***** Data in this exercise *****

--- flow/design.v ---
`timescale 1ns / 1ps
module DiscriminantCalculator(
    input signed [31:0] SphereX,
    input signed [31:0] SphereY,
    input signed [31:0] SphereZ,
    input [31:0] SphereRadius,
    input signed [31:0] RayStartX,
    input signed [31:0] RayStartY,
    input signed [31:0] RayStartZ,
    input signed [31:0] RayDirX,
    input signed [31:0] RayDirY,
    input signed [31:0] RayDirZ,
    output signed [31:0] Discriminant,
    output signed [31:0] B_out,
    output QuickIntersects,
    input CLK,
    input aresetn,
    input InputValid,
    output InputReady,
    output OutputReady
    );
    parameter waiting = 2'b00;
    parameter reading = 2'b01;
    parameter process = 2'b10;
    parameter process2 = 2'b11;
    logic [1:0] nextState;
    logic [1:0] state;
    logic signed [31:0] dx;
    logic signed [31:0] dy;
    logic signed [31:0] dz;
    logic signed [31:0] discriminant;
    logic signed [31:0] A;
    logic signed [31:0] B;
    logic signed [31:0] C;
    logic signed [31:0] distX;
    logic signed [31:0] distY;
    logic signed [31:0] distZ;
    logic [31:0] sphereRadiusSquared;
    assign InputReady = (state == waiting);
    assign OutputReady = (state == process2);
    assign Discriminant = discriminant;
    assign B_out = B;
    assign QuickIntersects = (discriminant > 0);
    always_ff@(posedge CLK) begin
        if (aresetn == 1'b0) begin
            state <= waiting;
        end else begin
            state <= nextState;
        end
        if (nextState == reading) begin
            dx <= RayDirX;
            dy <= RayDirY;
            dz <= RayDirZ;
            distX <= RayStartX - SphereX;
            distY <= RayStartY - SphereY;
            distZ <= RayStartZ - SphereZ;
            sphereRadiusSquared <= SphereRadius * SphereRadius;
            A <= RayDirX * RayDirX + RayDirY * RayDirY + RayDirZ * RayDirZ;
        end else if (nextState == process) begin
            B <= (dx * distX + dy * distY + dz * distZ) << 1;
            C <= (distX * distX + distY * distY + distZ * distZ) - sphereRadiusSquared;
        end else if (nextState == process2) begin
            discriminant <= B * B - 4 * A * C;
        end         
    end
    always_comb begin
        case (state) 
        waiting:
            if (InputValid) begin
                nextState = reading;
            end else begin
                nextState = waiting;
            end            
        reading:
            nextState = process;
        process:
            nextState = process2;
        process2:
            nextState = waiting;
        endcase
    end
endmodule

*****

## What you need to do:
Extract every line from the one with "case (state)" down to the final line above, both included, exactly as written.

## Answer below:
        case (state) 
        waiting:
            if (InputValid) begin
                nextState = reading;
            end else begin
                nextState = waiting;
            end            
        reading:
            nextState = process;
        process:
            nextState = process2;
        process2:
            nextState = waiting;
        endcase
    end
endmodule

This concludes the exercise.